Comics and Science Fiction: I Want My Space Opera Illustrated!

The short story is the perfect medium for science fiction. Of course, the novel is also the perfect medium for science fiction. Orson Welles proved that radio is the perfect medium for science fiction. In fact, movies, television, paintings, records/CDs and model kits are all perfect media for science fiction. All of those statements are true; science fiction has worked and mostly still works in each of those media.

But today I want to explore another true statement: Comics are the perfect medium for science fiction. So why has it been so difficult to find a solid, long-lasting SF comic publication for the last few decades?

In the 1970s and early 1980s, there was a lot of SF comics action, especially following the breakout success of Star Wars and Close Encounters of the Third Kind at the box office. At the highest end, there was Heavy Metal magazine, which National Lampoon licensed from the French original, Metal Hurlant. HM was joined in 1980 by Marvel's great Epic Illustrated magazine. Both magazine-sized anthology comics mixed science fiction and fantasy, and -- let's be frank -- well-endowed women who had somehow lost their shirts. Whether it was the creative ownership granted to the artists and writers, the exhilarating experimentation with new story and graphic types, or the women -- I'm not sure -- but both magazines represented a kind of golden era of SF and fantasy comics, certainly in the magazine format.

Meanwhile, in the early 1980s, the great Warren magazine empire collapsed. As a result, we not only lost Warren's horror-themed magazines Creepy and Eerie (which occasionally dabbled in SF), but its science fiction comics magazine 1994 (which had changed its original name from 1984). 1994 played in the same sexy SF area as Heavy Metal and Epic Illustrated, but it focused more on black-and-white stories.

By the mid-1980s, though, things were changing. Heavy Metal was reduced to a quarterly publication schedule, and Epic Illustrated ceased publication altogether. HM would continue with its lower profile until it was bought by Teenage Mutant Ninja Turtles creator Kevin Eastman, who publishes it to this day. Epic continued as the brand name of a series of Marvel comics.



What else was there? When 1994 and Epic died and Heavy Metal refocused on longer stories, I don't believe there was any high-profile comics magazine featuring lots of quality short SF and fantasy. Long gone were past titles such as Unknown Worlds of Science Fiction or -- shudder -- Strange Adventures.

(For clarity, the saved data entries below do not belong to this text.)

Context: an optimization exercise on an open-source flow, tuned for small area and a short achievable clock period. The choices shown serve that exercise and are no tape-out recipe.
No run shown here included a check of the RTL's function; only the layout flow was run.

==> design.v <==
module fm_mul_pre(a, b, s, e, c);
	input  [15:0] a, b;
	output        s;
	output [4:0]  e;
	output [1:0]  c;
	wire za  = ~|a[14:0];
	wire zb  = ~|b[14:0];
	wire ia  = &a[14:10];
	wire ib  = &b[14:10];
	wire nan = (ia & |a[9:0]) | (ib & |b[9:0]);
	wire z   = za | zb;
	wire i   = ia | ib;
	assign s = a[15] ^ b[15];
	assign e = a[14:10] + b[14:10] + 5'd17;
	assign c = (nan | (z & i)) ? 2'd3 : z ? 2'd0 : i ? 2'd2 : 2'd1;
endmodule
module fm_mul_core(s, e, c, ma, mb, p);
	input         s;
	input  [4:0]  e;
	input  [1:0]  c;
	input  [9:0]  ma, mb;
	output [15:0] p;
	wire [21:0] m = {1'b1, ma} * {1'b1, mb};
	wire hi = m[21];
	wire r  = hi ? m[10] : m[9];
	wire g  = hi ? m[11] : m[10];
	wire st = (|m[8:0]) | (hi & m[9]);
	wire up = r & (g | st);
	wire [10:0] k  = hi ? m[21:11] : m[20:10];
	wire [11:0] kp = {1'b0, k} + up;
	wire        cy = hi | kp[11];
	wire [9:0]  f  = kp[11] ? kp[10:1] : kp[9:0];
	wire [4:0]  ex = e + cy;
	reg [14:0] mag;
	always @(*) begin
		case (c)
			2'd0: mag = 15'h0000;
			2'd1: mag = {ex, f};
			2'd2: mag = 15'h7c00;
			default: mag = 15'h7c01;
		endcase
	end
	assign p = {s, mag};
endmodule
module fm_add(A, B, Y);
	input  [15:0] A, B;
	output [15:0] Y;
	wire       sA = A[15], sB = B[15];
	wire [4:0] eA = A[14:10], eB = B[14:10];
	wire [9:0] mA = A[9:0],   mB = B[9:0];
	wire zA  = ~|eA;
	wire zB  = ~|eB;
	wire iA  = &eA;
	wire iB  = &eB;
	wire nan = (iA & |mA) | (iB & |mB);
	wire sub = sA ^ sB;
	wire [5:0]  dab  = {1'b0, eA} - {1'b0, eB};
	wire [4:0]  dba  = eB - eA;
	wire        ge   = ~dab[5];
	wire [4:0]  d    = ge ? dab[4:0] : dba;
	wire [4:0]  emax = ge ? eA : eB;
	wire [10:0] Mbig = ge ? {1'b1, mA} : {1'b1, mB};
	wire [10:0] Msm  = ge ? {1'b1, mB} : {1'b1, mA};
	wire        sbig = ge ? sA : sB;
	wire [21:0] yal = {Msm, 11'b0} >> d;
	wire        st8 = |yal[8:0];
	wire        st9 = st8 | yal[9];
	wire        st10 = st9 | yal[10];
	wire [11:0] H = {1'b0, Mbig} + ({12{sub}} ^ {1'b0, yal[21:11]}) + {11'b0, sub & ~st10};
	wire        R10 = yal[10] ^ (sub & st9);
	wire        R9  = yal[9]  ^ (sub & st8);
	reg  [10:0] fk;
	reg         fr, fg, fs;
	reg  [4:0]  fe;
	always @(*) begin
		if (H[11]) begin
			fk = H[11:1]; fr = H[0]; fg = H[1]; fs = st10; fe = emax + 5'd1;
		end else if (H[10]) begin
			fk = H[10:0]; fr = R10;  fg = H[0]; fs = st9;  fe = emax;
		end else begin
			fk = {H[9:0], R10}; fr = R9; fg = R10; fs = st8; fe = emax - 5'd1;
		end
	end
	wire        fup = fr & (fg | fs);
	wire [11:0] fkp = {1'b0, fk} + fup;
	wire [4:0]  fe2 = fe + fkp[11];
	wire [14:0] far_mag = {fe2, fkp[9:0]};
	wire        d0 = (eA == eB);
	wire        d1 = (d == 5'd1);
	wire [11:0] dA = {1'b0, mA} - {1'b0, mB};    
	wire        negA = dA[11];
	wire [10:0] dAbs = negA ? (~dA[10:0] + 11'd1) : dA[10:0];
	wire [11:0] T1 = {Mbig, 1'b0} - {1'b0, Msm};
	wire [11:0] T  = d0 ? {dAbs, 1'b0} : T1;
	wire        sn = d0 ? (sA ^ negA) : sbig;
	reg [3:0] lz;
	always @(*) begin
		casez (T[10:0])
			11'b1??????????: lz = 4'd0;
			11'b01?????????: lz = 4'd1;
			11'b001????????: lz = 4'd2;
			11'b0001???????: lz = 4'd3;
			11'b00001??????: lz = 4'd4;
			11'b000001?????: lz = 4'd5;
			11'b0000001????: lz = 4'd6;
			11'b00000001???: lz = 4'd7;
			11'b000000001??: lz = 4'd8;
			default:         lz = 4'd9;
		endcase
	end
	wire [10:0] V   = T[10:0] << lz;
	wire [4:0]  en  = emax - 5'd1 - {1'b0, lz};
	wire        nv  = V[10];
	wire [15:0] near_res = nv ? {sn, en, V[9:0]} : {6'b0, V[9:0]};
	wire        near_sel = sub & (d0 | (d1 & ~T[11]));
	wire [15:0] normal = near_sel ? near_res : {sbig, far_mag};
	assign Y = nan ? 16'h7c01 :
	           zA  ? B :
	           zB  ? A :
	           (iA | iB) ? (sub ? 16'h7c01 : {sA, 15'h7c00}) :
	           normal;
endmodule
module fp16MAC(a, b, acc, CLK, RESETn);
	input [15:0] a, b;
	input CLK, RESETn;
	output reg [15:0] acc;
	wire        pre_s;
	wire [4:0]  pre_e;
	wire [1:0]  pre_c;
	fm_mul_pre u_pre(.a(a), .b(b), .s(pre_s), .e(pre_e), .c(pre_c));
	reg        in_s;
	reg [4:0]  in_e;
	reg [1:0]  in_c;
	reg [9:0]  in_ma, in_mb;
	wire [15:0] prod_w;
	fm_mul_core u_mul(.s(in_s), .e(in_e), .c(in_c), .ma(in_ma), .mb(in_mb), .p(prod_w));
	reg [15:0] prod;
	reg [15:0] sum;
	wire [15:0] sum_w;
	fm_add u_add(.A(sum), .B(prod), .Y(sum_w));
	always @(posedge CLK, negedge RESETn) begin
		if (!RESETn) begin
			in_s  <= 1'b0;
			in_e  <= 5'd0;
			in_c  <= 2'd0;
			in_ma <= 10'd0;
			in_mb <= 10'd0;
			prod  <= 16'd0;
			sum   <= 16'd0;
			acc   <= 16'd0;
		end else begin
			in_s  <= pre_s;
			in_e  <= pre_e;
			in_c  <= pre_c;
			in_ma <= a[9:0];
			in_mb <= b[9:0];
			prod  <= prod_w;
			sum   <= sum_w;
			acc   <= sum;
		end
	end
endmodule
==> run.sh <==
#!/bin/bash
# synth_recipe.tcl (not shown) runs the flow's synth.tcl, then flattens the netlist and writes it again
# the make line also repeats each setting of config.mk as NAME=value (left out here)
make -C /OpenROAD-flow-scripts/flow DESIGN_CONFIG=/design/flow/config.mk WORK_HOME=/design/flow/orfs CLKGATE_MAP_FILE= SYNTH_SCRIPT=/design/flow/synth_recipe.tcl finish
==> config.mk <==
export PLATFORM = sky130hd
export DESIGN_NAME = fp16MAC
export DESIGN_NICKNAME = fp16MAC
export VERILOG_FILES = /design/flow/design.v
export SDC_FILE = /design/flow/constraint.sdc
export NUM_CORES = 4
export LEC_CHECK = 0
export CAP_MARGIN = 20
export CORE_MARGIN = 2
export CORE_UTILIZATION = 40
export SLEW_MARGIN = 20
==> constraint.sdc <==
create_clock -name core_clock -period 15.5 [get_ports {CLK}]
set_input_delay 3.1000 -clock core_clock [delete_from_list [all_inputs] [get_ports {CLK}]]
set_output_delay 3.1000 -clock core_clock [all_outputs]
set_load 0.01 [all_outputs]
==> results of run 1 <==
cell usage after synthesis (25+ instances only):
cell type  count  area [µm²]
clkbuf_1      73         274
nand3_1       50         250
nor2_1       109         409
a31oi_1       25         156
mux2i_1       46         460
fa_1          87        1740
nand2_1      172         646
a21o_1        27         203
and2_1        68         425
xor2_1        37         324
ha_1         112        1400
o21ai_0       86         430
dfrtp_1       76        1900
nand2b_1      30         188
o211ai_1      32         240
nor3_1        41         205
xnor2_1       59         517
inv_1        161         604
a21oi_1       90         450
flip-flops by register name, summed over array words and instances, names as in the netlist:
register,cells
prod,16
in_mb,10
in_s,1
sum,16
in_ma,10
in_e,5
acc,16
in_c,2
per-layer routing:
| layer | routed length (µm) | vias up | GRT usage (%) |
|---|---|---|---|
| met5 | 0 | - | 0 |
| met4 | 1950 | 0 | 10.2 |
| met3 | 2020 | 102 | 3.10 |
| met2 | 19100 | 392 | 38.8 |
| met1 | 16900 | 6045 | 28.0 |
| li1 | - | 6071 | - |
per-stage QoR:
| step | hold WS (ns) | instance area (µm²) |
|---|---|---|
| final | 0.353 | 14800 |
| after global placement | 0.333 | 14500 |
| after global routing | 0.372 | 14800 |
| after floorplan | 0.331 | 13700 |
| after detailed placement | 0.340 | 14500 |
| after CTS | 0.355 | 14800 |
cells by family after synthesis:
| logic type | after synthesis | synth area share (%) |
|---|---|---|
| DFF | 76 | 13.8 |
| AOI/OAI and AO/OA | 437 | 22.1 |
| buffers and inverters | 252 | 7.13 |
| and+or+nand+nor | 597 | 22.3 |
| adders and majority gates | 203 | 23.2 |
| muxes | 62 | 5.16 |
| xor gates and xnor gates | 98 | 6.36 |
worst max path at each step:
stage,startpoint,to,slack [ns],cells after the start
finish,sum[10]$_DFFE_PN0P_,sum[14]$_DFFE_PN0P_,6.94,31
global route,sum[10]$_DFFE_PN0P_,sum[14]$_DFFE_PN0P_,6.27,31
CTS,sum[10]$_DFFE_PN0P_,sum[14]$_DFFE_PN0P_,7.09,31
detailed placement,sum[10]$_DFFE_PN0P_,sum[14]$_DFFE_PN0P_,7.10,31
global placement,sum[10]$_DFFE_PN0P_,sum[14]$_DFFE_PN0P_,7.41,31
floorplan,in_mb[4]$_DFF_PN0_,prod[9]$_DFF_PN0_,7.49,30
cell type report:
| class | count | area share [%] |
|---|---|---|
| Inverter | 161 | 4.07 |
| Clock inverter | 5 | 0.438 |
| Sequential cell | 76 | 12.8 |
| Timing Repair Buffer | 62 | 4.08 |
| Clock buffer | 11 | 1.70 |
| Tap cell | 448 | 3.78 |
| Multi-Input combinational cell | 1397 | 73.1 |
critical path, delay by kind of cell (launching register included):
kind | cells | cell delay, ns
AO/OA/AOI/OAI | 12 | 3.19
adder cells (fa/ha/maj) | 6 | 2.31
XOR/XNOR | 3 | 1.09
AND/OR/NAND/NOR | 6 | 0.98
flip-flops | 1 | 0.45
buffers and inverters | 3 | 0.21
multiplexers | 1 | 0.18
==> summary.txt, run 1 <==
Register area = 1900 µm²
Hold path depth = 0
Area of the multi-input gates = 10900 µm²
Crit Reg-Reg Startpoint = sum[10]$_DFFE_PN0P_
Worst Tran Pin Value = 1.02 ns
Max-cap violations = 0
N_diodes = 0
Fmax = 117 MHz
Placed Instances = 2143
Commonest non-fill, non-tap cell in the layout = nand2_1
Ys flop type = dfrtp_1
Die Wd = 189 µm
Layout cell share with drive strength beyond 1 = 5.55%
Clk root buf = clkbuf_16
Number of global-route vias before repair = 12588
PortBufs = 49
Setup TNS = 0 ns
Total congestion overflow = 0
Post-route setup slack = 6.94 ns
Register area share after synthesis = 13.8%
Ports = 50
Most frequent cells in the layout = 171 x nand2_1, 161 x inv_1, 112 x ha_1
CTS tree = yes
Core Box Area = 33700 µm²
Dpl hpwl = 31800 µm
Flop2flop setup slack = 6.94 ns
Setup crit end kind = flop
CP max-delay cell = fa_1
GR Util All Layers = 22.5%
Final net count = 1940
CTS clock-pin slew for the worst setup and hold paths = 0.07 ns
EDFF count, synth = 0
Ys Warns = 3
Sink Count = 76
Hold_sp = in_s$_DFF_PN0_
Filler Cell Count = 3400
Top fanout value on the critical path = 23
# Post-CTS Setup Buffers = 0
Initial drt markers = 946
Syn_nets = 1958
Status = complete, no violations
Remaining DRCs = 0
CP Launch Type = flop
H-tree Lvls = 3
Final Cycle Share = 55.2%
Hold buffers post-CTS = 0
DIE HEIGHT = 189 µm
Synthesized area per cell = 7.96 µm²
Final-report hold violation count = 0
Slew Viols, Final = 0
Post-place setup slack = 7.10 ns
DR vias/cell = 5.84
Hold endpoint = prod[15]$_DFF_PN0_
Wirelength per Cell = 18.5 µm
Synthesis-stage register bit count = 76
Initial antenna violation count = 0
Routed WL = 39900 µm
Worst R2R Path Depth = 31
CP Class = flop to flop
DIE AREA = 35800 µm²
Remaining antenna violation count = 0
Total CTS buffers = 9
FP Rows = 67
Global-route wire length before repair = 65500 µm
Worst skew pair latency = 0.35 ns
Synth Cell Area = 13700 µm²
Pin count of the biggest net entering global routing = 77
Min Clock Period, post-route = 8.56 ns
Worst min path class = flop to flop
P&R area growth vs syn = 8.09%
Final core occ = 44.1%
Reg2reg end = sum[14]$_DFFE_PN0P_
RSZ-0062 raised after global routing = no
Initial core utilization = 40.8%
Setup Skew = 0.00896 ns
Clock tree buffer depth = 2
Synth async-reset ratio = 100%
Slowest stage delay, CP = 1.08 ns
Cell count after synthesis = 1725
Worst EP arrival = 8.79 ns
First-pass DRT Iterations = 7
Overall via count from detail_route = 12610
Netlist cell types = 102
Post-CTS sizing = 0
Endpoints failing setup = 0
Final std cells w/o fill = 2160
Slew HR = 31.3%
Worst Path Required = 15.73 ns
Gpl congestion = 0.962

Yes, you can still scour eBay for foreign classics such as Pilote or Metal Hurlant, but the pickings are slim. (Completists might also want to scrounge around for the three issues of Omni Comix from the mid-1990s. Or better yet, just buy anything by Moebius.)




Why is this? As editor Michael A. Burstein notes in the first (and so far only) edition of Outbound, comics and science fiction would seem to be natural partners, but they are rarely paired successfully. They should work well, because the ability to illustrate the imaginative settings of SF stories is the strength of comics; plus, of course, many SF stories have a healthy dose of action and adventure, which also make them great for comics. What might not seem to be a natural is the more intellectual, internal SF story, in which there are fewer explosions and more thinking. But anyone who's been a fan of the great Japanese manga series Planetes knows you can mix space ships, conflict, intelligent stories, and good art, and you can come up with a classic SF comic.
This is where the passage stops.